Activation de « danger » de signaux, tels que les profils moléculaires de micro-organismes pathogènes associés (PAMP) ou profils moléculaires associés aux dommages (DAMP), conduira la maturation iDCs vers DCs immunogènes comme matures DCs (CAM) via liaison différents récepteurs de reconnaissance de modèle la surface DC5. Immunogènes DCs plus amorcer la prolifération des lymphocytes T naïfs et la différenciation par le biais de l’augmentation de MHCII2, ligands costimulation (CD80, CD86, CD40 et)6, cytokines et autres médiateurs solubles7. Une cascade de production pro-inflammatoire médiateur de DCs immunogène est essentielle pour la différenciation des cellules de T médiée par les cytokines.
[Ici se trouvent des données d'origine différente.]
From an optimization exercise on the open Yosys and OpenROAD flow, aimed at small area, a short achievable clock period and few clock cycles per item; shortcuts taken in it are not production practice.
Function was checked by simulation only, so behaviour that the tests miss may differ from the original.
No activity file was given, so power comes from the tool's default toggle rates.

alpha:
## pe_core_v3
module pe_core_v3 (
    input clk,
    input rst_n,
    input [31:0] opcode,
    input [31:0] op1,
    input [31:0] op2,
    input [31:0] op3,
    input valid_in,
    output reg [31:0] result_out,
    output reg result_valid
);
Settings: LEC_CHECK=0, CAP_MARGIN=35, CORE_MARGIN=2, CORE_UTILIZATION=55, CTS_CLUSTER_DIAMETER=200, CTS_CLUSTER_SIZE=22, SLEW_MARGIN=35; clock period 65.0 ns.
standard.sh (not shown) runs the stock make flow with config.mk's settings and CLKGATE_MAP_FILE= SYNTH_SCRIPT=/design/flow/synth_recipe.tcl, a recipe that flattens the netlist after the stock synthesis.
==> flow/flow/run.sh <==
#!/bin/bash
set -euo pipefail
bash standard.sh "BUFFER_PORTS_ARGS=-buffer_cell sky130_fd_sc_hd__buf_2" \
  "SETUP_SLACK_MARGIN=50.9" finish > standard_flow.log 2>&1
Per the final summary, alpha finished and its layout is clean on timing, DRC and antenna.
Testbench counts of alpha, summed over its fixed seeds: cycles 160,054, items 160,000.
What beta does differently from alpha at the input level:
-- flow/flow/run.sh --
<<< alpha, line 4
  "SETUP_SLACK_MARGIN=50.9" finish > standard_flow.log 2>&1
>>> beta, line 4
  "SETUP_SLACK_MARGIN=50.75" finish > standard_flow.log 2>&1
### Flow results
- beta reached the final stage; the timing, design-rule and antenna checks on its layout passed.
- Changes observed in beta relative to alpha: global-route usage held, power density relative to cell area held, worst hold margin held.
- ~same total via count in the routed design in alpha and beta
- Summary of beta over alpha: sum of internal, switching and leakage power shows a reduction of 0.38%; sequential share of cell area barely changed.
- Between alpha and beta, the difference in leakage power is negligible.
For gamma, these inputs were changed with respect to beta:
Settings: ABC_AREA now 1, previously not set.
-- flow/flow/run.sh --
<<< beta, line 4
  "SETUP_SLACK_MARGIN=50.75" finish > standard_flow.log 2>&1
>>> gamma, line 4
  "SETUP_SLACK_MARGIN=50.9" finish > standard_flow.log 2>&1
## What came out
- gamma ends up with a maximum number of pins on one net before global-route repair that is about 30% lower than in beta.
- Diff beta -> gamma: portion of total power attributed to combinational logic fell 35 points, post-route non-filler standard cell count rose about 16%.
- STATUS power: gamma wins against beta
- In terms of data arrival time of the critical path, gamma and beta differ only marginally.
- Summary: total core area, gamma worse than beta
What delta does differently from gamma at the input level:
Settings: CORE_UTILIZATION changed from 55 to 65; ABC_AREA removed (was 1).
--- outcome ---
Post-synth net total delta for delta relative to gamma: 1169 lower
Compared with gamma, delta shows synthesized area that has gone down slightly.
Delta (delta minus gamma): simple-gate area share of the yosys netlist shrank by 8.9 points; violation count after the first detailed-route iteration rose by 462; final cell count without fillers fell by 1393; wire length went down by 7.1%; placement-stage worst setup slack has decreased.
Delta(first-pass GRT wire length, delta - gamma) < 0
Measured against each other, gamma and delta differ in worst-case clock skew, the lower figure coming from delta.
Diff gamma -> delta | met3 wirelength from detailed routing | up by more than a quarter
Setup slack: delta less than gamma

---

## v2
Starting RTL as in the previous note.
==> flow/config.mk <==
export PLATFORM = sky130hd
export DESIGN_NAME = pe_core_v3
export DESIGN_NICKNAME = pe_core_v3
export VERILOG_FILES = /design/flow/design.v
export SDC_FILE = /design/flow/constraint.sdc
export NUM_CORES = 4
export LEC_CHECK = 0
export CAP_MARGIN = 35
export CORE_MARGIN = 2
export CORE_UTILIZATION = 55
export CTS_CLUSTER_DIAMETER = 120
export CTS_CLUSTER_SIZE = 30
export SLEW_MARGIN = 35
==> flow/constraint.sdc <==
create_clock -name core_clock -period 65.0 [get_ports {clk}]
set_input_delay 13.0000 -clock core_clock [delete_from_list [all_inputs] [get_ports {clk}]]
set_output_delay 13.0000 -clock core_clock [all_outputs]
set_load 0.01 [all_outputs]
==> flow/flow/run.sh <==
#!/bin/bash
set -euo pipefail
bash standard.sh "BUFFER_PORTS_ARGS=-buffer_cell sky130_fd_sc_hd__buf_2" \
  "SETUP_SLACK_MARGIN=50.9" finish > standard_flow.log 2>&1
Testbench counts of v2, summed over its fixed seeds: cycles 160,054, items 160,000.
Input-level comparison between v14 and v2:
- changing CTS_CLUSTER_SIZE from 30 to 26
- changing CTS_CLUSTER_DIAMETER from 120 to 160
## What came out
Going from v2 to v14, register-to-register setup slack went down by 70 ps; setup slack went down by 13 ps. For half-perimeter wire length after detailed placement, v2 and v14 come out practically identical. As far as fraction of final layout cells sized beyond drive strength 1 is concerned, v2 and v14 perform about the same. As far as average cell area after synthesis goes, v14 and v2 are indistinguishable; the numbers are identical. Compared v14 against v2; global-route usage within noise. On first-pass GRT wire length, v14 and v2 are basically level. Going from v2 to v14, the summed area of non-filler cells in the final layout was found to have gone down by 200 um2. v14 against v2: total length of routed wires neither gained nor lost much; power in sequential cells neither gained nor lost much; power dissipated by switching net loads lost 0.011 mW.
Here is what was changed in the inputs of v51 compared with v14.
- changing CTS_CLUSTER_SIZE from 26 to 22
- setting CTS_BUF_LIST to sky130_fd_sc_hd__clkbuf_16 sky130_fd_sc_hd__clkbuf_8 sky130_fd_sc_hd__clkbuf_4 for the first time
- changing CTS_CLUSTER_DIAMETER from 160 to 200
## What came out
Power spent charging and discharging nets (v51 vs. v14) increases slightly. Relative contribution of combinational cells to total power, v14 and v51, higher one = v14. Met1 routing resource usage after global routing delta (v51 -> v14): insignificant. Post-synthesis async set-or-reset flop share: v14 vs v51 identical.
Input changes introduced in v18 (baseline for comparison: v51):
- removing CTS_CLUSTER_DIAMETER (formerly 200)
- removing CTS_CLUSTER_SIZE (formerly 22)
- removing CTS_BUF_LIST (formerly sky130_fd_sc_hd__clkbuf_16 sky130_fd_sc_hd__clkbuf_8 sky130_fd_sc_hd__clkbuf_4)
### Flow results
- The final reports for v18 and v51 show sum of routed wire length over all layers higher in the former.
- v51 -> v18: synthesized-area fraction occupied by xor and xnor cells delta 0, exact match
- Compared with v51, v18 shows via count of the routed design that has gone up slightly.
- v18: growth of design area from synthesis to finish 3.1 points above v51
- v51 → v18: total design power +10%; instance count along the most critical hold path did not really move; final worst hold slack held.
- Of the two candidates, v51 has the better worst setup slack and v18 the worse one.

what the ideal ports hide:
Ports are ideal in the flow. The routed layouts listed here were re-timed in OpenROAD.
Step 1 assumes that a clkbuf_16 drives the clock port and a buf_2 every other input.
Step 2 also shifts input and output timing later by t, the mid clock arrival at the registers, as if the neighbouring blocks saw the same clock.
Three values: no drivers, after step 1, after step 2; two values: the first two.
| run | shift t [ns] | slack for setup (ns) | hold WS [ns] |
|---|---|---|---|
| alpha | 0.707 | 50.895 / 50.817 / 51.524 | 0.310 / 0.310 / 0.310 |
| beta | 0.706 | 50.892 / 50.814 / 51.459 | 0.310 / 0.310 / 0.310 |
| gamma | 0.684 | 50.904 / 50.830 / 51.515 | 0.318 / 0.318 / 0.318 |
| delta | 0.674 | 50.846 / 50.774 / 51.449 | 0.330 / 0.330 / 0.330 |
| v2 | 0.738 | 50.832 / 50.757 / 51.494 | 0.310 / 0.310 / 0.310 |
| v14 | 0.728 | 50.819 / 50.742 / 51.469 | 0.322 / 0.322 / 0.322 |
| v51 | 0.707 | 50.895 / 50.817 / 51.524 | 0.310 / 0.310 / 0.310 |
| v18 | 0.720 | 50.855 / 50.780 / 51.500 | 0.312 / 0.312 / 0.312 |
After both steps every run listed still meets setup and hold.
Par exemple, tant IL-12 et IFN-γ sont nécessaires pour de différenciation Th18 et IL-1, IL-6 et IL-23 sont essentiels pour naïve des lymphocytes T polarisation vers de cellules Th179. Bien que matures DCs réagissent aux antigènes étrangers, activation incontrôlée de DC par auto-antigènes susceptible d’entraîner l’ablation de tolérance et favorisent le développement de maladies auto-immunes en générant des cellules autoréactives T dont l’activation mène à la destruction des tissus10 .

Des rapports récents ont fourni une preuve claire de la plasticité de DC, témoigne de leur capacité à interagir avec différents repères au sein de leur microenvironnement de tissu et à se différencier en sous-ensembles distincts effecteur/suppresseur DC. Les médiateurs anti-inflammatoires, comme l’IL-10,11, TGF-β12et13 de la HO-1 ont été démontrés à jouer un rôle important dans l’immunosuppression en induisant tolérogène DCs (TolDCs). Ces TolDCs acquérir des fonctions régulatrices et supprimer la prolifération de lymphocytes T14. En outre, l’absence de Co-stimulation par DCs la production de médiateurs anti-inflammatoires de TolDCs contribuent à l’induction des cellules T régulatrices (Tregs) et aussi efficacement inhibe la différenciation et l’expansion des Th1 et Th1715. Dans passé deux décennies, le potentiel thérapeutique des TolDCs a été rapporté par plusieurs chercheurs. Dans ces études, l’administration de l’ex-vivo généré TolDCs non seulement amélioré les symptômes pathologiques dans différents modèles précliniques de maladies auto-immunes16 mais aussi conduit au développement d’une tolérance immunitaire chez les patients17 ,,18. Fait intéressant, aujourd'hui la thérapie TolDCs a été considérée comme une approche alternative ou complémentaire pour des maladies auto-immunes dans plusieurs essais cliniques, y compris de type 1 diabète sucré19, polyarthrite rhumatoïde,20, 21, sclérose en plaques (MS)22,23,24et de la maladie de Crohn25.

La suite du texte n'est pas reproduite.